9. The radial foil hydrodynamic bearing of claim 6, wherein:

Of the plurality of support arches (22), one row is in the circumferential direction and one column is in the axial direction; in the same row, the support arch length L, the support arch circumferential spacing L1, the support arch width L and the support arch axial spacing L ₁ of a plurality of support arches (22) are the same; and/or, in the same column, the support arch circumferential arc length L, the adjacent support arch circumferential spacing L1, the support arch axial width L, and the adjacent support arch axial spacing L ₁ of a plurality of the support arches (22) are the same.

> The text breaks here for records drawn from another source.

[src/spal_pkg.sv]
// constants, field layout and reset values for the setpoint/alarm logic
// assumes a 100 MHz clock; shared by the core and its testbench
package spal_pkg;

	// measurement and level width, and the widened width used for sums
	localparam int VAL_W = 20;
	localparam int EXT_W = 22;
	localparam int DLY_W = 7;

	// configuration write/read selectors
	localparam logic [3:0] SEL_SP_CFG  = 4'h0;
	localparam logic [3:0] SEL_AL_CFG  = 4'h1;
	localparam logic [3:0] SEL_ALARM_FUNCTION_SELECT  = 4'h2;
	localparam logic [3:0] SEL_DLY3    = 4'h3;
	localparam logic [3:0] SEL_DLY4    = 4'h4;
	localparam logic [3:0] SEL_SP_HYST = 4'h5;
	localparam logic [3:0] SEL_AL_HYST = 4'h6;
	localparam logic [3:0] SEL_OUT_CFG = 4'h7;
	localparam logic [3:0] SEL_LEVEL1  = 4'h8; // levels at 8..b
	localparam logic [3:0] SEL_STATUS  = 4'hc;

	// per-pair bit positions; the second member sits FLD_STRIDE higher
	localparam int FLD_STRIDE = 3;
	localparam int BIT_DIR    = 0;
	localparam int BIT_POL    = 1;
	localparam int BIT_FILT   = 2;
	localparam int BIT_DIS    = 6;
	localparam int BIT_LEDDIS = 7; // in setpoint_pair_config
	localparam int BIT_EXTGT  = 7; // in alarm_pair_config
	localparam int BIT_PLACE  = 0; // two bits in alarm_function_select
	localparam int BIT_LATCH  = 2;
	localparam int BIT_FLASH  = 5; // three bits in output_config_byte

	// placement codes of an alarm against its partner setpoint
	localparam logic [1:0] PLACE_INDEP = 2'h0;
	localparam logic [1:0] PLACE_ABOVE = 2'h1;
	localparam logic [1:0] PLACE_BELOW = 2'h2;
	localparam logic [1:0] PLACE_BAND  = 2'h3;

	// flash selector code for "any setpoint active"
	localparam logic [2:0] FLASH_ANY = 3'h5;

	// reset values
	localparam logic [7:0]       CFG_RST  = 8'h00;
	localparam logic [DLY_W-1:0] DLY_RST  = 7'h00;
	localparam logic [VAL_W-1:0] VAL_RST  = 20'h00000;

	// setpoint view interval
	localparam int CLK_HZ          = 100_000_000;
	localparam int VIEW_INTERVAL_S = 15;
	localparam int VIEW_CYCLES     = VIEW_INTERVAL_S * CLK_HZ;

	// digit weights for the edit cursor, least significant first
	localparam int N_DIGITS = 5;
	localparam logic [VAL_W-1:0] DIGIT_WEIGHT [N_DIGITS] = '{
		20'h00001, 20'h0000a, 20'h00064, 20'h003e8, 20'h02710};

	typedef enum logic {SPAL_VIEW_IDLE, SPAL_VIEW_SHOW} spal_view_e;

endpackage

[src/spal_core.sv]
// four-channel setpoint and alarm comparator with setpoint view/edit
// assumes readings, buttons and resets arrive synchronous to clk as
// one-cycle pulses, except the external alarm reset which is a level
`timescale 1ns/1ps

module spal_core #(
	parameter int unsigned VIEW_CYCLES = spal_pkg::VIEW_CYCLES
) (
	input  wire logic                              clk,
	input  wire logic                              reset_n,
	input  wire logic                              reading_strobe,
	input  wire logic signed [spal_pkg::VAL_W-1:0] raw_value,
	input  wire logic signed [spal_pkg::VAL_W-1:0] filt_value,
	input  wire logic                              cfg_wr,
	input  wire logic [3:0]                        cfg_sel,
	input  wire logic [spal_pkg::VAL_W-1:0]        cfg_wdata,
	input  wire logic [3:0]                        rd_sel,
	output logic [spal_pkg::VAL_W-1:0]             rd_data,
	input  wire logic                              view_btn,
	input  wire logic                              digit_sel_btn,
	input  wire logic                              digit_inc_btn,
	input  wire logic                              reset_btn,
	input  wire logic                              serial_alarm_reset,
	input  wire logic                              ext_alarm_reset_n,
	output logic [3:0]                             xistor_on,
	output logic [3:0]                             led_on,
	output logic                                   display_flash,
	output logic                                   view_active,
	output logic [1:0]                             view_index,
	output logic signed [spal_pkg::VAL_W-1:0]      view_value,
	output logic [2:0]                             view_digit
);

	localparam int VW = spal_pkg::VAL_W;
	localparam int EW = spal_pkg::EXT_W;
	localparam int DW = spal_pkg::DLY_W;
	localparam int ST = spal_pkg::FLD_STRIDE;

	// configuration storage
	logic [7:0]              sp_cfg_reg;
	logic [7:0]              al_cfg_reg;
	logic [7:0]              alarm_function_select_reg;
	logic [7:0]              out_cfg_reg;
	logic [DW-1:0]           dly_reg [2];
	logic [VW-1:0]           sp_hyst_reg;
	logic [VW-1:0]           al_hyst_reg;
	logic signed [VW-1:0]    lvl_reg [4];

	// view state
	spal_pkg::spal_view_e    view_reg;
	logic [30:0]             tmr_reg;
	logic [1:0]              idx_reg;
	logic [2:0]              pos_reg;
	logic signed [VW-1:0]    edit_reg;
	logic                    dirty_reg;
	logic                    commit;
	logic                    view_done;

	// per-channel activity
	logic [3:0]              act_vec;
	logic [3:0]              pol_vec;
	logic [3:0]              led_en;
	logic                    sp_dis;
	logic                    al_dis;
	logic                    latch_clr;

	function automatic logic signed [EW-1:0] sx(
		input logic signed [VW-1:0] v);
		return {{(EW-VW){v[VW-1]}}, v};
	endfunction

	function automatic logic signed [EW-1:0] ux(input logic [VW-1:0] v);
		return {{(EW-VW){1'b0}}, v};
	endfunction

	assign sp_dis = sp_cfg_reg[spal_pkg::BIT_DIS];
	assign al_dis = al_cfg_reg[spal_pkg::BIT_DIS];
	// latch reset sources; the external pin counts only when gated on
	assign latch_clr = reset_btn | serial_alarm_reset
		| (!ext_alarm_reset_n & al_cfg_reg[spal_pkg::BIT_EXTGT]);

	// configuration bytes, delays and hysteresis
	always_ff @(posedge clk) begin
		if (!reset_n) begin
			sp_cfg_reg  <= spal_pkg::CFG_RST;
			al_cfg_reg  <= spal_pkg::CFG_RST;
			alarm_function_select_reg  <= spal_pkg::CFG_RST;
			out_cfg_reg <= spal_pkg::CFG_RST;
			dly_reg[0]  <= spal_pkg::DLY_RST;
			dly_reg[1]  <= spal_pkg::DLY_RST;
			sp_hyst_reg <= spal_pkg::VAL_RST;
			al_hyst_reg <= spal_pkg::VAL_RST;
		end else if (cfg_wr) begin
			case (cfg_sel)
				spal_pkg::SEL_SP_CFG:  sp_cfg_reg  <= cfg_wdata[7:0];
				spal_pkg::SEL_AL_CFG:  al_cfg_reg  <= cfg_wdata[7:0];
				spal_pkg::SEL_ALARM_FUNCTION_SELECT:  alarm_function_select_reg  <= cfg_wdata[7:0];
				spal_pkg::SEL_OUT_CFG: out_cfg_reg <= cfg_wdata[7:0];
				spal_pkg::SEL_DLY3:    dly_reg[0]  <= cfg_wdata[DW-1:0];
				spal_pkg::SEL_DLY4:    dly_reg[1]  <= cfg_wdata[DW-1:0];
				spal_pkg::SEL_SP_HYST: sp_hyst_reg <= cfg_wdata;
				spal_pkg::SEL_AL_HYST: al_hyst_reg <= cfg_wdata;
				default: ;
			endcase
		end
	end

	// levels: direct write or commit from the view editor
	always_ff @(posedge clk) begin
		if (!reset_n) begin
			for (int i = 0; i < 4; i++) begin
				lvl_reg[i] <= spal_pkg::VAL_RST;
			end
		end else if (commit) begin
			lvl_reg[idx_reg] <= edit_reg;
		end else if (cfg_wr && cfg_sel[3:2] == spal_pkg::SEL_LEVEL1[3:2])
		begin
			lvl_reg[cfg_sel[1:0]] <= cfg_wdata;
		end
	end

	// view cycle: step, timeout, edit, commit or discard
	assign view_done = (tmr_reg == 31'(VIEW_CYCLES - 1));
	// reset outranks the view button, so a joint press never stores
	assign commit = (view_reg == spal_pkg::SPAL_VIEW_SHOW) && view_btn
		&& dirty_reg && !reset_btn;

	always_ff @(posedge clk) begin
		if (!reset_n) begin
			view_reg  <= spal_pkg::SPAL_VIEW_IDLE;
			tmr_reg   <= 31'h00000000;
			idx_reg   <= 2'h0;
			pos_reg   <= 3'h0;
			edit_reg  <= spal_pkg::VAL_RST;
			dirty_reg <= 1'b0;
		end else begin
			case (view_reg)
				spal_pkg::SPAL_VIEW_IDLE: begin
					if (view_btn) begin
						view_reg  <= spal_pkg::SPAL_VIEW_SHOW;
						idx_reg   <= 2'h0;
						edit_reg  <= lvl_reg[0];
						tmr_reg   <= 31'h00000000;
						pos_reg   <= 3'h0;
						dirty_reg <= 1'b0;
					end
				end
				spal_pkg::SPAL_VIEW_SHOW: begin
					if (reset_btn) begin
						view_reg <= spal_pkg::SPAL_VIEW_IDLE;
					end else if (view_btn) begin
						dirty_reg <= 1'b0;
						tmr_reg   <= 31'h00000000;
						pos_reg   <= 3'h0;
						if (idx_reg == 2'h3) begin
							view_reg <= spal_pkg::SPAL_VIEW_IDLE;
						end else begin
							idx_reg  <= idx_reg + 2'h1;
							edit_reg <= lvl_reg[idx_reg + 2'h1];
						end
					end else if (digit_sel_btn) begin
						tmr_reg <= 31'h00000000;
						pos_reg <= (pos_reg == 3'(spal_pkg::N_DIGITS - 1))
							? 3'h0 : pos_reg + 3'h1;
					end else if (digit_inc_btn) begin
						tmr_reg   <= 31'h00000000;
						edit_reg  <= edit_reg
							+ $signed(spal_pkg::DIGIT_WEIGHT[pos_reg]);
						dirty_reg <= 1'b1;
					end else if (view_done) begin
						tmr_reg   <= 31'h00000000;
						pos_reg   <= 3'h0;
						dirty_reg <= 1'b0;
						if (idx_reg == 2'h3) begin
							view_reg <= spal_pkg::SPAL_VIEW_IDLE;
						end else begin
							idx_reg  <= idx_reg + 2'h1;
							edit_reg <= lvl_reg[idx_reg + 2'h1];
						end
					end else begin
						tmr_reg <= tmr_reg + 31'h00000001;
					end
				end
				default: view_reg <= spal_pkg::SPAL_VIEW_IDLE;
			endcase
		end
	end

	// one comparator and delay counter per channel; only the two alarm channels latch
	for (genvar g = 0; g < 4; g++) begin : ch
		localparam int  P  = g % 2;
		localparam bit  AL = (g >= 2);
		logic [7:0]           cfg;
		logic                 dir, filt, latch, dis;
		logic [1:0]           place;
		logic [DW-1:0]        dly;
		logic signed [EW-1:0] m, own, part, hh, ah, lv, up, lo;
		logic                 on_c, off_c;
		logic                 act_reg;
		logic [DW-1:0]        cnt_reg;
		logic [DW:0]          cnt_inc;

		assign cfg   = AL ? al_cfg_reg : sp_cfg_reg;
		assign dir   = cfg[P*ST + spal_pkg::BIT_DIR];
		assign filt  = cfg[P*ST + spal_pkg::BIT_FILT];
		assign place = alarm_function_select_reg[P*ST + spal_pkg::BIT_PLACE +: 2];
		// only the alarms may latch or delay
		assign latch = AL & alarm_function_select_reg[P*ST + spal_pkg::BIT_LATCH];
		assign dly   = AL ? dly_reg[P] : spal_pkg::DLY_RST;
		assign dis   = AL ? al_dis : sp_dis;
		assign cnt_inc = {1'b0, cnt_reg} + {{DW{1'b0}}, 1'b1};
		assign act_vec[g] = act_reg;
		assign pol_vec[g] = cfg[P*ST + spal_pkg::BIT_POL];
		assign led_en[g]  = AL ? !al_dis
			: !sp_dis && !sp_cfg_reg[spal_pkg::BIT_LEDDIS];

		// activation and release conditions for this channel
		always_comb begin
			m     = filt ? sx(filt_value) : sx(raw_value);
			own   = sx(lvl_reg[g]);
			part  = sx(lvl_reg[P]);
			hh    = ux(sp_hyst_reg) >>> 1;
			ah    = ux(al_hyst_reg);
			up    = part + own;
			lo    = part - own;
			lv    = own;
			on_c  = 1'b0;
			off_c = 1'b0;
			if (!AL) begin
				// split hysteresis around the level
				on_c  = dir ? (m < own - hh) : (m > own + hh);
				off_c = dir ? (m > own + hh) : (m < own - hh);
			end else if (place == spal_pkg::PLACE_BAND) begin
				if (!dir) begin
					on_c  = (m > up) || (m < lo);
					off_c = (m < up - ah) && (m > lo + ah);
				end else begin
					on_c  = (m < up) && (m > lo);
					off_c = (m > up + ah) || (m < lo - ah);
				end
			end else begin
				case (place)
					spal_pkg::PLACE_ABOVE: lv = up;
					spal_pkg::PLACE_BELOW: lv = lo;
					default:               lv = own;
				endcase
				// hysteresis only on the inactive side
				on_c  = dir ? (m < lv) : (m > lv);
				off_c = dir ? (m > lv + ah) : (m < lv - ah);
			end
		end

		// activity, delay count and latch; a set beats a latch reset
		always_ff @(posedge clk) begin
			if (!reset_n) begin
				act_reg <= 1'b0;
				cnt_reg <= spal_pkg::DLY_RST;
			end else if (dis) begin
				act_reg <= 1'b0;
				cnt_reg <= spal_pkg::DLY_RST;
			end else begin
				if (latch_clr && AL) begin
					act_reg <= 1'b0;
				end
				if (reading_strobe) begin
					if (on_c) begin
						if (cnt_reg < dly) begin
							cnt_reg <= cnt_inc[DW-1:0];
						end
						if (cnt_inc >= {1'b0, dly}) begin
							act_reg <= 1'b1;
						end
					end else begin
						cnt_reg <= spal_pkg::DLY_RST;
						if (off_c && !(latch && act_reg)) begin
							act_reg <= 1'b0;
						end
					end
				end
			end
		end
	end

	// registered pin outputs
	always_ff @(posedge clk) begin
		if (!reset_n) begin
			xistor_on <= 4'h0;
			led_on    <= 4'h0;
		end else begin
			xistor_on <= act_vec ^ pol_vec;
			led_on    <= act_vec & led_en;
		end
	end

	// display flash selector
	always_ff @(posedge clk) begin
		if (!reset_n) begin
			display_flash <= 1'b0;
		end else begin
			case (out_cfg_reg[spal_pkg::BIT_FLASH +: 3])
				3'h1:                display_flash <= act_vec[0];
				3'h2:                display_flash <= act_vec[1];
				3'h3:                display_flash <= act_vec[2];
				3'h4:                display_flash <= act_vec[3];
				spal_pkg::FLASH_ANY: display_flash <= |act_vec;
				default:             display_flash <= 1'b0;
			endcase
		end
	end

	// view outputs and configuration readback
	always_ff @(posedge clk) begin
		if (!reset_n) begin
			view_active <= 1'b0;
			view_index  <= 2'h0;
			view_value  <= spal_pkg::VAL_RST;
			view_digit  <= 3'h0;
			rd_data     <= spal_pkg::VAL_RST;
		end else begin
			view_active <= (view_reg == spal_pkg::SPAL_VIEW_SHOW);
			view_index  <= idx_reg;
			view_value  <= edit_reg;
			view_digit  <= pos_reg;
			case (rd_sel)
				spal_pkg::SEL_SP_CFG:  rd_data <= VW'(sp_cfg_reg);
				spal_pkg::SEL_AL_CFG:  rd_data <= VW'(al_cfg_reg);
				spal_pkg::SEL_ALARM_FUNCTION_SELECT:  rd_data <= VW'(alarm_function_select_reg);
				spal_pkg::SEL_OUT_CFG: rd_data <= VW'(out_cfg_reg);
				spal_pkg::SEL_DLY3:    rd_data <= VW'(dly_reg[0]);
				spal_pkg::SEL_DLY4:    rd_data <= VW'(dly_reg[1]);
				spal_pkg::SEL_SP_HYST: rd_data <= sp_hyst_reg;
				spal_pkg::SEL_AL_HYST: rd_data <= al_hyst_reg;
				spal_pkg::SEL_STATUS:  rd_data <= VW'(act_vec);
				4'h8, 4'h9, 4'ha, 4'hb: rd_data <= lvl_reg[rd_sel[1:0]];
				default:               rd_data <= spal_pkg::VAL_RST;
			endcase
		end
	end

	// checks
	property p_sp_disable;
		@(posedge clk) disable iff (!reset_n)
		sp_dis |=> act_vec[1:0] == 2'h0
			##1 xistor_on[1:0] == $past(pol_vec[1:0]);
	endproperty
	a_sp_disable: assert property (p_sp_disable)
		else $error("setpoint pair active while disabled");

	property p_al_disable;
		@(posedge clk) disable iff (!reset_n)
		al_dis |=> act_vec[3:2] == 2'h0 ##1 led_on[3:2] == 2'h0;
	endproperty
	a_al_disable: assert property (p_al_disable)
		else $error("alarm pair active while disabled");

	property p_polarity;
		@(posedge clk) disable iff (!reset_n)
		##1 xistor_on == ($past(act_vec) ^ $past(pol_vec));
	endproperty
	a_polarity: assert property (p_polarity)
		else $error("transistor sense does not follow polarity");

	property p_led_dark;
		@(posedge clk) disable iff (!reset_n)
		sp_cfg_reg[spal_pkg::BIT_LEDDIS] |=> led_on[1:0] == 2'h0;
	endproperty
	a_led_dark: assert property (p_led_dark)
		else $error("setpoint LED lit while darkened");

	property p_strobe_only;
		@(posedge clk) disable iff (!reset_n)
		!reading_strobe && !latch_clr && !sp_dis && !al_dis
			|=> act_vec == $past(act_vec);
	endproperty
	a_strobe_only: assert property (p_strobe_only)
		else $error("activity changed without a reading");

	property p_ext_ignored;
		@(posedge clk) disable iff (!reset_n)
		!al_cfg_reg[spal_pkg::BIT_EXTGT] && !ext_alarm_reset_n
			&& !reset_btn && !serial_alarm_reset && !reading_strobe
			&& !al_dis && act_vec[2] |=> act_vec[2];
	endproperty
	a_ext_ignored: assert property (p_ext_ignored)
		else $error("ungated external reset cleared an alarm");

	property p_latch_hold;
		@(posedge clk) disable iff (!reset_n)
		alarm_function_select_reg[spal_pkg::BIT_LATCH] && act_vec[2] && !latch_clr
			&& !al_dis |=> act_vec[2];
	endproperty
	a_latch_hold: assert property (p_latch_hold)
		else $error("latched alarm released without reset");

	property p_sp_no_latch_clear;
		@(posedge clk) disable iff (!reset_n)
		latch_clr && !reading_strobe && !sp_dis
			|=> act_vec[1:0] == $past(act_vec[1:0]);
	endproperty
	a_sp_no_latch_clear: assert property (p_sp_no_latch_clear)
		else $error("latch reset touched a setpoint");

	property p_flash_off;
		@(posedge clk) disable iff (!reset_n)
		out_cfg_reg[spal_pkg::BIT_FLASH +: 3] == 3'h0 |=> !display_flash;
	endproperty
	a_flash_off: assert property (p_flash_off)
		else $error("display flashing while disabled");

	property p_commit;
		@(posedge clk) disable iff (!reset_n)
		commit |=> lvl_reg[$past(idx_reg)] == $past(edit_reg);
	endproperty
	a_commit: assert property (p_commit)
		else $error("edited level not stored on view press");

	property p_discard;
		@(posedge clk) disable iff (!reset_n)
		view_reg == spal_pkg::SPAL_VIEW_SHOW && reset_btn && !cfg_wr
			|=> $stable(lvl_reg[0]) && $stable(lvl_reg[1])
			&& view_reg == spal_pkg::SPAL_VIEW_IDLE;
	endproperty
	a_discard: assert property (p_discard)
		else $error("reset did not discard the edit");

	property p_cv_latched;
		@(posedge clk) disable iff (!reset_n)
		act_vec[2] && alarm_function_select_reg[spal_pkg::BIT_LATCH] ##1 latch_clr;
	endproperty
	c_cv_latched: cover property (p_cv_latched);

	property p_cv_commit;
		@(posedge clk) disable iff (!reset_n)
		commit;
	endproperty
	c_cv_commit: cover property (p_cv_commit);

	property p_cv_band;
		@(posedge clk) disable iff (!reset_n)
		alarm_function_select_reg[1:0] == spal_pkg::PLACE_BAND && $rose(act_vec[2]);
	endproperty
	c_cv_band: cover property (p_cv_band);

endmodule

10. The radial foil hydrodynamic bearing of claim 6, wherein:

Of the plurality of support arches (22), one row is in the circumferential direction and one column is in the axial direction; along the axial direction, the support arches of two adjacent rows are oppositely arranged or are not oppositely arranged, and the non-oppositely arranged is staggered; and/or, along the axial direction, the support arch lengths L of the support arches of two adjacent rows are unequal, and in the two rows of support arches of one row at intervals, the support arch circumferential arc lengths L of the two rows of support arches are equal.

11. An electric motor, characterized in that: a radial foil gas dynamic bearing comprising any one of claims 1-10.